Stored data entries:

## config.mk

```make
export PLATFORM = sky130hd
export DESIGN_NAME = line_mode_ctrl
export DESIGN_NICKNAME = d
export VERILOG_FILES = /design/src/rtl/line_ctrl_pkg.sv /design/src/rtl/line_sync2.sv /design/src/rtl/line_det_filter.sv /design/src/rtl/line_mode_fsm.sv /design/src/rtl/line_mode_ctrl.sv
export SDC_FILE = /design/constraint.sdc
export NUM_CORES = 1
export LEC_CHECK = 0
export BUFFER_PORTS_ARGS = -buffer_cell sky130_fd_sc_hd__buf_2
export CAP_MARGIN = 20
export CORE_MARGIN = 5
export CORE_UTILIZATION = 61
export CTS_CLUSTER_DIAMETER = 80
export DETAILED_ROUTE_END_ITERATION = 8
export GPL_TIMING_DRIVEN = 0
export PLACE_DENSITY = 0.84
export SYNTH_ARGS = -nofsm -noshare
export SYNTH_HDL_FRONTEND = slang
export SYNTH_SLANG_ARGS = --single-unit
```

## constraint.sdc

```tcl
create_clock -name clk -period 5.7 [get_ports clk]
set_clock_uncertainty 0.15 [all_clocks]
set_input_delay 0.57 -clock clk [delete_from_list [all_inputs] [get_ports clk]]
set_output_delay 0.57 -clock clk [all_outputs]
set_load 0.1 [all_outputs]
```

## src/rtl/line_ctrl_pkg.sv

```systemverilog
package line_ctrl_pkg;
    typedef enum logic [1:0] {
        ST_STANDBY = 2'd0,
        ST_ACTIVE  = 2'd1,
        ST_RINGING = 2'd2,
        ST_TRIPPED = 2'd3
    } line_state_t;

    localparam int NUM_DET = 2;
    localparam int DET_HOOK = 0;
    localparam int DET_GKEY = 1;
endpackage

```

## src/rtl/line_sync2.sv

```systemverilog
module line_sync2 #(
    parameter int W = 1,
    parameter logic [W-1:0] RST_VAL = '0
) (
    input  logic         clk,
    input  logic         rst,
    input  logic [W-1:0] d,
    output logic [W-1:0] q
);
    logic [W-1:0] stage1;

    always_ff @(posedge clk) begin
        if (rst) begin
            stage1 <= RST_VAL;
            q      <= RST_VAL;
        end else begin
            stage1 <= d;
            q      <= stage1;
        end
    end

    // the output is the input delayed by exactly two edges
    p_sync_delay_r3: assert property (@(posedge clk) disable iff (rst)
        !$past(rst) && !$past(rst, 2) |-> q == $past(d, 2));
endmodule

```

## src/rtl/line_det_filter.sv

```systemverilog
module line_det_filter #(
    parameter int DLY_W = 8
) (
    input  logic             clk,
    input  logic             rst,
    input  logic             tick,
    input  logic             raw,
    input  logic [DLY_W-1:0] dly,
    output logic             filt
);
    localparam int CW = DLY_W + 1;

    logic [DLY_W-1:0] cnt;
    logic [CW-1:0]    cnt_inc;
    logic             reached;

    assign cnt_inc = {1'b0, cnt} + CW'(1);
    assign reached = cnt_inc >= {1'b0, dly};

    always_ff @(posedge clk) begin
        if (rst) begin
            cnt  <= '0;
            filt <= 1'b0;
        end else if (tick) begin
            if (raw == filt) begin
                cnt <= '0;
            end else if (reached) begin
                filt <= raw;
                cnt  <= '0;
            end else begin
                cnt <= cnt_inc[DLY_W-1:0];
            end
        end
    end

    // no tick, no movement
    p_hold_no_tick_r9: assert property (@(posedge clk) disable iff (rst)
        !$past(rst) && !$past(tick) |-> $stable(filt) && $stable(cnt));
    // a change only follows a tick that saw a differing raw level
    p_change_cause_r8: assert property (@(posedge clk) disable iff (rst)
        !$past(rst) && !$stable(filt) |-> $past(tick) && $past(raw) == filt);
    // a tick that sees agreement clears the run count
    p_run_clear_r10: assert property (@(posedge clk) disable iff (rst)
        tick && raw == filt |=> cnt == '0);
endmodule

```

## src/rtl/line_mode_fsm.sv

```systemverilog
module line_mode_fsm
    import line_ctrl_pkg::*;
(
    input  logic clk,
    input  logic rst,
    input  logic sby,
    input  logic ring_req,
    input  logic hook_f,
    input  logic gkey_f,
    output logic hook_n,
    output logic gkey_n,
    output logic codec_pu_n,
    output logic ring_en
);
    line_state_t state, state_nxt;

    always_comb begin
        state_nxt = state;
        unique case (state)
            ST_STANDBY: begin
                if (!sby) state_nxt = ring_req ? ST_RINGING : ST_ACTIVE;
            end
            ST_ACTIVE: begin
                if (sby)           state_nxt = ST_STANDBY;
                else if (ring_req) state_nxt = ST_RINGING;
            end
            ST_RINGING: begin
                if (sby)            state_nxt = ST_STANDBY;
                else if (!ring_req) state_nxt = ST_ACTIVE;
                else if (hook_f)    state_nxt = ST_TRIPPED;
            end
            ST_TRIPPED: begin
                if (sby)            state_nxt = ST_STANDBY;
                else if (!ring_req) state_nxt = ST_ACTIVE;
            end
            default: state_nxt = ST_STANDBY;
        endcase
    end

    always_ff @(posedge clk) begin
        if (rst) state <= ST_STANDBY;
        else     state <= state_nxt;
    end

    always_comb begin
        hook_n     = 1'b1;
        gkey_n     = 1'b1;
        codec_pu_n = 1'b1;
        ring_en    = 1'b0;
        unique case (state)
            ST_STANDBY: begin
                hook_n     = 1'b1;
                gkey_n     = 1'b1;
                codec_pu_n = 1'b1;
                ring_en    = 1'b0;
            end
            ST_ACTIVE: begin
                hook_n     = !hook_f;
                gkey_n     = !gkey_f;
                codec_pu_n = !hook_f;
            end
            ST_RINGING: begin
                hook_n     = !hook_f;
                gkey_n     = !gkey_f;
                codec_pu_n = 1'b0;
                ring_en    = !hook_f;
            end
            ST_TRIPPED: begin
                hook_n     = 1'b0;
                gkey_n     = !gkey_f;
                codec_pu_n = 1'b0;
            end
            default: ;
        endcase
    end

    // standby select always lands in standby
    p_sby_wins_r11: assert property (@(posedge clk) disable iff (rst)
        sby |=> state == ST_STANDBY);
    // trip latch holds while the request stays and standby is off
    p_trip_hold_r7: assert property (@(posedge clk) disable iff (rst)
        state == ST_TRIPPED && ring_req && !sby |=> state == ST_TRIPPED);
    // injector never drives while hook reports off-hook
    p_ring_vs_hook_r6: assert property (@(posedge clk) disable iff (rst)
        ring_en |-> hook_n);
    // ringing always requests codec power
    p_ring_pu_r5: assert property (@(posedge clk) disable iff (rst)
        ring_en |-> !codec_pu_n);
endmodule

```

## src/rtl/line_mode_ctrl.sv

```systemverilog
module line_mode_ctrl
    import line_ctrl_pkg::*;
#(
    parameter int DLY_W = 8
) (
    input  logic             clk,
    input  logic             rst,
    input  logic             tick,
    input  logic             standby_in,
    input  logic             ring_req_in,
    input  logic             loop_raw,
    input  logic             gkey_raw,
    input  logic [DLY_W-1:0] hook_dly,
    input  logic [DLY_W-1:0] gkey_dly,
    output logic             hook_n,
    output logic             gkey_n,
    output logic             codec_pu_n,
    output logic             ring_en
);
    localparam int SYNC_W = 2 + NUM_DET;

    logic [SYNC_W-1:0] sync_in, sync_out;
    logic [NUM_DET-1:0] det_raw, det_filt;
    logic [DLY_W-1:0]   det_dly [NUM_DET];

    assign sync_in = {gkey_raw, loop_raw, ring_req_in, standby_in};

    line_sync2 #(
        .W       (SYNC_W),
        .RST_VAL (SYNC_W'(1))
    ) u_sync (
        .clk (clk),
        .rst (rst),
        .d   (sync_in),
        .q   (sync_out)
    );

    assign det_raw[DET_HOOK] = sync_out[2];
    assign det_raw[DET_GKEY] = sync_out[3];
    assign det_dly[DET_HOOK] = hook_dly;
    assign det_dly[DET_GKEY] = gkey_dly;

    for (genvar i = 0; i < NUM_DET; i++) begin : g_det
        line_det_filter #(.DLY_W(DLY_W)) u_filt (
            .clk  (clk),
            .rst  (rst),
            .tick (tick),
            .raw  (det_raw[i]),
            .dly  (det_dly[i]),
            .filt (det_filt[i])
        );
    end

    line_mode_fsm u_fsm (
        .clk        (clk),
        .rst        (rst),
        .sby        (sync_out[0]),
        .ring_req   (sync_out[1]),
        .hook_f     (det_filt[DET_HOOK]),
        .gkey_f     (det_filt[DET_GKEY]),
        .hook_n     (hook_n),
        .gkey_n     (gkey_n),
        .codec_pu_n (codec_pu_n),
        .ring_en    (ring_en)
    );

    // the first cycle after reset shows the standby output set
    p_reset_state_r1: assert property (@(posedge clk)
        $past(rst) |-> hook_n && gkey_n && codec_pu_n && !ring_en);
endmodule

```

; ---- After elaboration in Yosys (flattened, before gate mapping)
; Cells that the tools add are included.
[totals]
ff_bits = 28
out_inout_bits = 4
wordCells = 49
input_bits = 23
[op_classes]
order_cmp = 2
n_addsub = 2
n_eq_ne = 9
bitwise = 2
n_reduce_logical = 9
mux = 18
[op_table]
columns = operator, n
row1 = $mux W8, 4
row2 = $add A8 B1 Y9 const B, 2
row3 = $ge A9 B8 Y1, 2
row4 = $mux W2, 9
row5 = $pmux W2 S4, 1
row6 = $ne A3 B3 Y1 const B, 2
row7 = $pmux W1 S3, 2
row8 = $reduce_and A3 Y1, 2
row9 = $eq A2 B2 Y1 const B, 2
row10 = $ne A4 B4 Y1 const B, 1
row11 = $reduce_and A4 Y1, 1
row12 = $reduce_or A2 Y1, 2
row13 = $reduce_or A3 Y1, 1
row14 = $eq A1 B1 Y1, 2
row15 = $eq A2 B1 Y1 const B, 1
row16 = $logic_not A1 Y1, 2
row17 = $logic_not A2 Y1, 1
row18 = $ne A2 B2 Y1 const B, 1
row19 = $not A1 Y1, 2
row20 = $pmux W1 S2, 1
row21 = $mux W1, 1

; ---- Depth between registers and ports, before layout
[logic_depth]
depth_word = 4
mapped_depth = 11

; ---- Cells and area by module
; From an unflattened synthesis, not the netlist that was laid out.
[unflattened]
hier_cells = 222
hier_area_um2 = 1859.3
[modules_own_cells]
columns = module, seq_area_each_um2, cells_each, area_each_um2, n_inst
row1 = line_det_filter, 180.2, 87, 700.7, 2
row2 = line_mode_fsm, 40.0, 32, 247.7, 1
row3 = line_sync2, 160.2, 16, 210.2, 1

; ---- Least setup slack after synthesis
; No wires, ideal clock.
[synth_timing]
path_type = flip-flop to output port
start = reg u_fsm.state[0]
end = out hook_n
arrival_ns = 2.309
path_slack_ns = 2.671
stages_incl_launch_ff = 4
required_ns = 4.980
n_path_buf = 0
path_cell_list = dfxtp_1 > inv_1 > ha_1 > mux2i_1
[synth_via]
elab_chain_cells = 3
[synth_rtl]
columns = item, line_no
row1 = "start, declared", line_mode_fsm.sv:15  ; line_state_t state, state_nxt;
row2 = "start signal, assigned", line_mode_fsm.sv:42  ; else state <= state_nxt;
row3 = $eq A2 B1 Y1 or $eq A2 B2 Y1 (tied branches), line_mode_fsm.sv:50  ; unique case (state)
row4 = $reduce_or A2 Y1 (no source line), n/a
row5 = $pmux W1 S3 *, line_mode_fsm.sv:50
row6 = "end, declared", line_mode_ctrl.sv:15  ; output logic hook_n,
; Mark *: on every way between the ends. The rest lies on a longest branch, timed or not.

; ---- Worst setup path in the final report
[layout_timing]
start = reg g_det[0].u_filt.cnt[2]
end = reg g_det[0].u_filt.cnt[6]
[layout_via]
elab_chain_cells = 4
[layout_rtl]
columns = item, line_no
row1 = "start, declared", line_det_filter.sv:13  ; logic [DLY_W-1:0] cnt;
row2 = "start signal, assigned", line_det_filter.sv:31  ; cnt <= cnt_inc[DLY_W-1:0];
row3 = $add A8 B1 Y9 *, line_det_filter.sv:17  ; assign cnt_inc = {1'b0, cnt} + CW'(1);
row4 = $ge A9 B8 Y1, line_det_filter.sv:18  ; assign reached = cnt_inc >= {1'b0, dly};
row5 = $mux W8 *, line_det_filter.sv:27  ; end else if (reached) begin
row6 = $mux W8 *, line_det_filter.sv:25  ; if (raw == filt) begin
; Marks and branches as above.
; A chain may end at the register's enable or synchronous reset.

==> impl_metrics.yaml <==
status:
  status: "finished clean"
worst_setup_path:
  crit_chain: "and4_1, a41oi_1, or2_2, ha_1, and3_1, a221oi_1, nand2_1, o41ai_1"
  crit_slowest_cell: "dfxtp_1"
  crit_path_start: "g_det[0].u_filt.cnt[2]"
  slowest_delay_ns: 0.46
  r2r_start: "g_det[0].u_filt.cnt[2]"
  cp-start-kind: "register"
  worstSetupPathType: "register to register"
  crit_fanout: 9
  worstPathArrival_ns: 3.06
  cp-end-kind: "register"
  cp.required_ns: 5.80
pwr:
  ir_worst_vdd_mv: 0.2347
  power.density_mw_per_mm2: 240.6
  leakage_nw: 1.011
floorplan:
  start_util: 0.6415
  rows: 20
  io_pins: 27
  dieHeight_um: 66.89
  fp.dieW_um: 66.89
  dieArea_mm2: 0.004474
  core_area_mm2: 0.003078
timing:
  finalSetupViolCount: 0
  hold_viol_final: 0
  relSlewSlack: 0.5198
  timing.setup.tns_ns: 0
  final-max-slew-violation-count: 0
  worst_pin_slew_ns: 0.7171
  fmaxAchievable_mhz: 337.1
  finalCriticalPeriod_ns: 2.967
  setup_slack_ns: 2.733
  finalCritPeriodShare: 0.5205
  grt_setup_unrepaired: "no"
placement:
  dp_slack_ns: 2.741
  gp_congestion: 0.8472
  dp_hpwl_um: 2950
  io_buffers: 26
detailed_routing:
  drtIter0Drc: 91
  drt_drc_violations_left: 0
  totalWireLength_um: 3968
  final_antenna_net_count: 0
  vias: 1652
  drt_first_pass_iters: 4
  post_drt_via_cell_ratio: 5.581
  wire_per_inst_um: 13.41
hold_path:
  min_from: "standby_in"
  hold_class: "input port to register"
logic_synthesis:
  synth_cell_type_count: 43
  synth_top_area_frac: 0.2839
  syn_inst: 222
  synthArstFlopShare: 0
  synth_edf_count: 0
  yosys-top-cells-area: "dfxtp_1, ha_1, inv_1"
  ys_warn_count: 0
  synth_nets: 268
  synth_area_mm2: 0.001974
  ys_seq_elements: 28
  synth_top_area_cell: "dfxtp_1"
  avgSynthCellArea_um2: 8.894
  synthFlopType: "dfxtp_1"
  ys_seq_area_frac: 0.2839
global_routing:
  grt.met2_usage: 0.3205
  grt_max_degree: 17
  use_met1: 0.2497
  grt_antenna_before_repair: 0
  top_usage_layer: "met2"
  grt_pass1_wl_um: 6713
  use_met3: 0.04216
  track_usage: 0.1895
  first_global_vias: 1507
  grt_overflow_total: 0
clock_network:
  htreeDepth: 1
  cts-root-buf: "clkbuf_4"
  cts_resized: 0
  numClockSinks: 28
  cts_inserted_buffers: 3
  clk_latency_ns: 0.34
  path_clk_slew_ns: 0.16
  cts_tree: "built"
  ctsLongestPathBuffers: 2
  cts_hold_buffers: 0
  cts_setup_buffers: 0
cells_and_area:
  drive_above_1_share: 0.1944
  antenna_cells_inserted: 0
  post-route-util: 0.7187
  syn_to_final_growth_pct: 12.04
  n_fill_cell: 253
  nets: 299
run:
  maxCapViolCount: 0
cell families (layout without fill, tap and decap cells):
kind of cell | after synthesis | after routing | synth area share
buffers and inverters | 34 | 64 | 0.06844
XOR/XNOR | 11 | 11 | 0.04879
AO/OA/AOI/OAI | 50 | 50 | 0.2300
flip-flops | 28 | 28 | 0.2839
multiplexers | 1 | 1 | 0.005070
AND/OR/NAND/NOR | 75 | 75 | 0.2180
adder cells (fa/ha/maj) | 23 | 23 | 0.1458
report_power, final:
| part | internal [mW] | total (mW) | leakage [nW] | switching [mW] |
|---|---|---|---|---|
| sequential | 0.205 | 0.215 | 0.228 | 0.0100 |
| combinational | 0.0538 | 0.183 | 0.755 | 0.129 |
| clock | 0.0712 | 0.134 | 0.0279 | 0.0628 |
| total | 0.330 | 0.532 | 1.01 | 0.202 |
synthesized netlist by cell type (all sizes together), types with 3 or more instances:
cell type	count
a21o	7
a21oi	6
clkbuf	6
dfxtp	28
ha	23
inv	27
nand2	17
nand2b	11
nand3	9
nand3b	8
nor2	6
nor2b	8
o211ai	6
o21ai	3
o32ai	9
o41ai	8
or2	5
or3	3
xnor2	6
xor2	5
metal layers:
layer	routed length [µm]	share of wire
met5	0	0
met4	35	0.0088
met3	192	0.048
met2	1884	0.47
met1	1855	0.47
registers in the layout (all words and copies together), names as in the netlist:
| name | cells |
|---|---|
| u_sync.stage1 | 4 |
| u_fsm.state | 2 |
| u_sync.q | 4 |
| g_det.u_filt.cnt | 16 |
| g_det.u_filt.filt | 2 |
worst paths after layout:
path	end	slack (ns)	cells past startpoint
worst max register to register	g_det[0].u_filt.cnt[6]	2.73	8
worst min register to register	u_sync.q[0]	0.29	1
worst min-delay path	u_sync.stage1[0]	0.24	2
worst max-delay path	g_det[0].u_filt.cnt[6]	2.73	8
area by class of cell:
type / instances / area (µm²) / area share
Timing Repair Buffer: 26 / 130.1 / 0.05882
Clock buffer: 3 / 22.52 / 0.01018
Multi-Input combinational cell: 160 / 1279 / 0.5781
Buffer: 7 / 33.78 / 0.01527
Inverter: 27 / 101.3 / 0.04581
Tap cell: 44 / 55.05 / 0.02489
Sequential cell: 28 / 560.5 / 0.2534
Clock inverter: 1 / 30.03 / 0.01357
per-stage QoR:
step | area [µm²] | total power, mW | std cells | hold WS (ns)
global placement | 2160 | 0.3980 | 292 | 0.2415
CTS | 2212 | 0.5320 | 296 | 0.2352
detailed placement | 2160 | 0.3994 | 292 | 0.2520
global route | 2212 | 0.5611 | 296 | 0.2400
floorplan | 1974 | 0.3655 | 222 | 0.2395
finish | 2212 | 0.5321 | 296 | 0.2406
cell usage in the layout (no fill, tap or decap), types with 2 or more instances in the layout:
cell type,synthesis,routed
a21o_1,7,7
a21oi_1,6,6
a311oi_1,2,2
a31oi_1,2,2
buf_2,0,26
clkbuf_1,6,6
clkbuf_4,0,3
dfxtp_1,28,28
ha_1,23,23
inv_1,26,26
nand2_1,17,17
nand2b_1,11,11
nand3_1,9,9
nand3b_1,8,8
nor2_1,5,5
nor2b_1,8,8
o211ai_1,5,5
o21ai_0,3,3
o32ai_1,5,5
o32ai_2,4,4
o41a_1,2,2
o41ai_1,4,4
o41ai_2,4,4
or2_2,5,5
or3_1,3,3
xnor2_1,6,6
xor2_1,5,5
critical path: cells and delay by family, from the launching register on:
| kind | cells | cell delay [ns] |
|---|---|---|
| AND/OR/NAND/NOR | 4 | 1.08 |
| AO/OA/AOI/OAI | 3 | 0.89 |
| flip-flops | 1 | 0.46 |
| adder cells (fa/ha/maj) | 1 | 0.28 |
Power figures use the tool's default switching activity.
* * *
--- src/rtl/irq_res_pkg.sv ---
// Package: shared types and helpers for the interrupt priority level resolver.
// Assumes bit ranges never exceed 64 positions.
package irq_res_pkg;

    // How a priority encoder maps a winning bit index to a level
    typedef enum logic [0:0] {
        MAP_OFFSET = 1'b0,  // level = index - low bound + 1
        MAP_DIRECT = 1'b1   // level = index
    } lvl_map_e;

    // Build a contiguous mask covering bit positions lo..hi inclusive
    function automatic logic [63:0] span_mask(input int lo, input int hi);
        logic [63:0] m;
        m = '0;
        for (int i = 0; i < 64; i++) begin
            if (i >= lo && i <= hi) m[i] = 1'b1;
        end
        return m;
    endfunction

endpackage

# Task item:
Using the records above, set down exactly the lines from the one with "[synth_timing]" through the one with "row5 = $pmux W1 S3 *, line_mode_fsm.sv:50", inclusive, and nothing more.

# Output below:
[synth_timing]
path_type = flip-flop to output port
start = reg u_fsm.state[0]
end = out hook_n
arrival_ns = 2.309
path_slack_ns = 2.671
stages_incl_launch_ff = 4
required_ns = 4.980
n_path_buf = 0
path_cell_list = dfxtp_1 > inv_1 > ha_1 > mux2i_1
[synth_via]
elab_chain_cells = 3
[synth_rtl]
columns = item, line_no
row1 = "start, declared", line_mode_fsm.sv:15  ; line_state_t state, state_nxt;
row2 = "start signal, assigned", line_mode_fsm.sv:42  ; else state <= state_nxt;
row3 = $eq A2 B1 Y1 or $eq A2 B2 Y1 (tied branches), line_mode_fsm.sv:50  ; unique case (state)
row4 = $reduce_or A2 Y1 (no source line), n/a
row5 = $pmux W1 S3 *, line_mode_fsm.sv:50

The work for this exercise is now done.